Tbx5-dependent pathway regulating diastolic function in congenital heart disease

Abstract

At the end of every heartbeat, cardiac myocytes must relax to allow filling of the heart. Impaired relaxation is a significant factor in heart failure, but all pathways regulating the cardiac relaxation apparatus are not known. Haploinsufficiency of the T-box transcription factor Tbx5 in mouse and man causes congenital heart defects (CHDs) as part of Holt-Oram syndrome (HOS). Here, we show that haploinsufficiency of Tbx5 in mouse results in cell-autonomous defects in ventricular relaxation. Tbx5 dosage modulates expression of the sarco(endo)plasmic reticulum Ca(2+)-ATPase isoform 2a encoded by Atp2a2 and Tbx5 haploinsufficiency in ventricular myocytes results in impaired Ca(2+) uptake dynamics and Ca(2+) transient prolongation. We also demonstrate that Tbx5 can activate the Atp2a2 promoter. Furthermore, we find that patients with HOS have significant diastolic filling abnormalities. These results reveal a direct genetic pathway that regulates cardiac diastolic function, implying that patients with structural CHDs may have clinically important underlying anomalies in heart function that merit treatment.

Fig. 1.

Diastolic dysfunction in Tbx5 ventricle-specific haploinsufficient mice. (Top) Doppler signal at the MV showing E and A waves.

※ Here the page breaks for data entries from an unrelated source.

$ cat src/rtl/midi_pkg.sv
// MIDI receive path shared definitions: baud constant, real-time threshold,
// channel status nibbles and the receiver FSM state type.
package midi_pkg;

   localparam int         MIDI_BAUD   = 31250;
   localparam logic [7:0] MIDI_RT_MIN = 8'hF8;

   // Status nibbles (upper four bits of a status byte)
   localparam logic [3:0] NOTE_OFF         = 4'h8;
   localparam logic [3:0] NOTE_ON          = 4'h9;
   localparam logic [3:0] POLY_PRESSURE    = 4'hA;
   localparam logic [3:0] CONTROL_CHANGE   = 4'hB;
   localparam logic [3:0] PROGRAM_CHANGE   = 4'hC;
   localparam logic [3:0] CHANNEL_PRESSURE = 4'hD;
   localparam logic [3:0] PITCH_BEND       = 4'hE;
   localparam logic [3:0] SYSTEM_MSG       = 4'hF;

   typedef enum logic [2:0] {
      IDLE  = 3'd0,
      START = 3'd1,
      DATA  = 3'd2,
      STOP  = 3'd3,
      BREAK = 3'd4
   } rx_state_t;

   // True for single-byte real-time messages (clock, start, stop, sensing, reset)
   function automatic logic is_realtime(input logic [7:0] b);
      return (b >= MIDI_RT_MIN);
   endfunction

endpackage

$ cat src/rtl/midi_byte_fifo.sv
// Circular byte FIFO with occupancy count. A push while full is dropped
// unless a pop happens in the same cycle. dout reads 8'h00 while empty.
module midi_byte_fifo
   import midi_pkg::*;
#(
   parameter int FIFO_DEPTH = 8
) (
   input  logic       clk,
   input  logic       rst,
   input  logic       push,
   input  logic [7:0] din,
   input  logic       pop,
   output logic [7:0] dout,
   output logic       empty,
   output logic       full
);

   localparam int PW = (FIFO_DEPTH > 2) ? $clog2(FIFO_DEPTH) : 1;
   localparam int CW = PW + 1;

   logic [7:0]    r_mem [FIFO_DEPTH];
   logic [PW-1:0] r_rd_ptr;
   logic [PW-1:0] r_wr_ptr;
   logic [CW-1:0] r_count;

   logic w_empty;
   logic w_full;
   logic w_do_pop;
   logic w_do_push;

   assign w_empty   = (r_count == {CW{1'b0}});
   assign w_full    = (r_count == CW'(FIFO_DEPTH));
   assign w_do_pop  = pop && !w_empty;
   assign w_do_push = push && (!w_full || w_do_pop);

   // Storage write; contents need no reset because reads are gated by count
   always_ff @(posedge clk) begin
      if (w_do_push) begin
         r_mem[r_wr_ptr] <= din;
      end
   end

   // Pointer and occupancy bookkeeping; pointers wrap naturally (power-of-two depth)
   always_ff @(posedge clk or negedge rst) begin
      if (!rst) begin
         r_rd_ptr <= {PW{1'b0}};
         r_wr_ptr <= {PW{1'b0}};
         r_count  <= {CW{1'b0}};
      end else begin
         if (w_do_push) begin
            r_wr_ptr <= r_wr_ptr + PW'(1);
         end
         if (w_do_pop) begin
            r_rd_ptr <= r_rd_ptr + PW'(1);
         end
         case ({w_do_push, w_do_pop})
            2'b10:   r_count <= r_count + CW'(1);
            2'b01:   r_count <= r_count - CW'(1);
            default: r_count <= r_count;
         endcase
      end
   end

   // Head byte presented to the consumer, forced to zero while empty
   always_comb begin
      dout = 8'h00;
      if (w_empty) begin
         dout = 8'h00;
      end else begin
         dout = r_mem[r_rd_ptr];
      end
   end

   assign empty = w_empty;
   assign full  = w_full;

endmodule

$ cat src/rtl/midi_uart_rx.sv
// MIDI 8N1 serial receiver: 2-flop synchronizer, bit-timing FSM with start
// glitch rejection and break handling, byte FIFO, sticky overflow flag.
// Optional build macro MIDI_REALTIME_FILTER_EN drops real-time bytes
// (8'hF8..8'hFF) at the push point so they never reach the decoder.
module midi_uart_rx
   import midi_pkg::*;
#(
   parameter int CLKS_PER_BIT = 1600,
   parameter int FIFO_DEPTH   = 8
) (
   input  logic       clk,
   input  logic       rst,
   input  logic       rx,
   output logic [7:0] message,
   output logic       dataValid,
   input  logic       read,
   output logic       frameErr,
   output logic       overflow
);

   localparam int            CW        = $clog2(CLKS_PER_BIT);
   localparam logic [CW-1:0] HALF_LAST = CW'(CLKS_PER_BIT / 2 - 1);
   localparam logic [CW-1:0] BIT_LAST  = CW'(CLKS_PER_BIT - 1);

   logic          r_sync1;
   logic          r_sync2;
   rx_state_t     r_state;
   logic [CW-1:0] r_cnt;
   logic [2:0]    r_idx;
   logic [7:0]    r_shift;
   logic          r_frame_err;
   logic          r_overflow;

   rx_state_t     w_state_nx;
   logic [CW-1:0] w_cnt_nx;
   logic [2:0]    w_idx_nx;
   logic [7:0]    w_shift_nx;
   logic          w_stop_ok;
   logic          w_stop_bad;
   logic          w_rxs;
   logic          w_push;
   logic          w_pop;
   logic          w_empty;
   logic          w_full;
   logic [7:0]    w_dout;

   assign w_rxs = r_sync2;

   // Two-flop synchronizer for the asynchronous serial line (idles high)
   always_ff @(posedge clk or negedge rst) begin
      if (!rst) begin
         r_sync1 <= 1'b1;
         r_sync2 <= 1'b1;
      end else begin
         r_sync1 <= rx;
         r_sync2 <= r_sync1;
      end
   end

   // Receiver state, bit-timing counter, bit index and shift register
   always_ff @(posedge clk or negedge rst) begin
      if (!rst) begin
         r_state <= IDLE;
         r_cnt   <= {CW{1'b0}};
         r_idx   <= 3'd0;
         r_shift <= 8'h00;
      end else begin
         r_state <= w_state_nx;
         r_cnt   <= w_cnt_nx;
         r_idx   <= w_idx_nx;
         r_shift <= w_shift_nx;
      end
   end

   // Next-state logic: mid-bit sampling, stop-bit validation, break wait
   always_comb begin
      w_state_nx = r_state;
      w_cnt_nx   = r_cnt;
      w_idx_nx   = r_idx;
      w_shift_nx = r_shift;
      w_stop_ok  = 1'b0;
      w_stop_bad = 1'b0;
      case (r_state)
         IDLE: begin
            w_cnt_nx = {CW{1'b0}};
            if (!w_rxs) begin
               w_state_nx = START;
            end else begin
               w_state_nx = IDLE;
            end
         end
         START: begin
            if (r_cnt == HALF_LAST) begin
               w_cnt_nx = {CW{1'b0}};
               if (!w_rxs) begin
                  w_state_nx = DATA;
                  w_idx_nx   = 3'd0;
               end else begin
                  // line went back high before mid-start: a glitch
                  w_state_nx = IDLE;
               end
            end else begin
               w_cnt_nx = r_cnt + CW'(1);
            end
         end
         DATA: begin
            if (r_cnt == BIT_LAST) begin
               w_cnt_nx   = {CW{1'b0}};
               w_shift_nx = {w_rxs, r_shift[7:1]};
               if (r_idx == 3'd7) begin
                  w_state_nx = STOP;
               end else begin
                  w_idx_nx = r_idx + 3'd1;
               end
            end else begin
               w_cnt_nx = r_cnt + CW'(1);
            end
         end
         STOP: begin
            if (r_cnt == BIT_LAST) begin
               w_cnt_nx = {CW{1'b0}};
               if (w_rxs) begin
                  w_stop_ok  = 1'b1;
                  w_state_nx = IDLE;
               end else begin
                  w_stop_bad = 1'b1;
                  w_state_nx = BREAK;
               end
            end else begin
               w_cnt_nx = r_cnt + CW'(1);
            end
         end
         BREAK: begin
            // hold here until the line idles so a long low gives one error
            w_cnt_nx = {CW{1'b0}};
            if (w_rxs) begin
               w_state_nx = IDLE;
            end else begin
               w_state_nx = BREAK;
            end
         end
         default: begin
            w_state_nx = IDLE;
            w_cnt_nx   = {CW{1'b0}};
         end
      endcase
   end

`ifdef MIDI_REALTIME_FILTER_EN
   assign w_push = w_stop_ok && !is_realtime(r_shift);
`else
   assign w_push = w_stop_ok;
`endif

   assign w_pop = read && !w_empty;

   midi_byte_fifo #(
      .FIFO_DEPTH(FIFO_DEPTH)
   ) u_fifo (
      .clk  (clk),
      .rst  (rst),
      .push (w_push),
      .din  (r_shift),
      .pop  (w_pop),
      .dout (w_dout),
      .empty(w_empty),
      .full (w_full)
   );

   // Framing-error pulse and sticky overflow (drop only when full with no pop)
   always_ff @(posedge clk or negedge rst) begin
      if (!rst) begin
         r_frame_err <= 1'b0;
         r_overflow  <= 1'b0;
      end else begin
         r_frame_err <= w_stop_bad;
         r_overflow  <= r_overflow | (w_push && w_full && !w_pop);
      end
   end

   assign message   = w_dout;
   assign dataValid = !w_empty;
   assign frameErr  = r_frame_err;
   assign overflow  = r_overflow;

endmodule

The E wave is decreased, and the A wave is increased in Tbx5^del/+ and in Tbx5^Vdel/+ mice. These values are restored to normal in Tbx5^Vdel/+;PLN^−/− mice. (Middle) MRI showing ASDs (arrowhead) in Tbx5^del/+ but not in Tbx5^Vdel/+ mice. la, left atrium; lv, left ventricle; ra, right atrium; rv, right ventricle. (Bottom) Histology of adult hearts stained by Masson's trichrome.

Fig. 2.

Tbx5 modulates SERCA2 expression. (A) Western blots showing decreased levels of SERCA2 protein in Tbx5^del/+ and Tbx5^Vdel/+ ventricular extracts. Normal levels of Ncx1, RyR2, and PLN were found in all genotypes. (B) Quantitative RT-PCR demonstrating decreased Tbx5 and Atp2a2 mRNA levels in Tbx5^del/+ and Tbx5^Vdel/+ ventricular extracts (n = 6 for each genotype; means ± SEMs are shown). *, P < 0.05; **, P < 0.01. (C) Ca²⁺ uptake in ventricular tissues demonstrating impaired Ca²⁺ uptake in Tbx5^del/+ and Tbx5^Vdel/+ mice and restoration to WT levels in Tbx5^Vdel/+;PLN^−/− mice. (D) Intracellular Ca²⁺ transients. (Upper) Representative Ca²⁺ transient recordings obtained from control and Tbx5^Vdel/+ cardiomyocytes under field stimulation at 1 Hz (35.5 ± 0.5°C) and loaded with indo 1-AM. ΔR stands forΔR_405/495, the ratio of the intensity of fluorescence emitted at 405 nm to that at 495 nm, which is used as an index of intracellular Ca²⁺ concentrations in this study. (Lower) Mean data of Ca²⁺-transient amplitude (ΔR_405/495) and time constant (τ) of Ca²⁺ transient decay (in milliseconds) obtained from myocytes isolated from control (n = 41 cells) and Tbx5^Vdel/+ (n = 43 cells) mice. (E) Luciferase reporter assay shows dosage-dependent activation of Atp2a2-luciferase. Expression vectors: +, 100 ng; ++, 250 ng; +++, 500 ng.

Fig. 3.

Doppler ultrasound shows diastolic dysfunction in patients with HOS. Measurements are made from the four-chamber view; the pulsed Doppler sample is placed on the MV orifice, the MV annulus, and the IVS. The MV inflow pattern (Top) and tissue Doppler patterns for the MV (Middle) and IVS (Bottom) are shown in a patient with HOS (Right) compared with an age-matched control (Left). All measurements are in ms. The MV inflow pattern shows a larger E wave in the patient with HOS; tissue velocities for the MV and IVS tissue also are lower. Compared with the age-matched control, this indicates a more restrictive pattern of filling.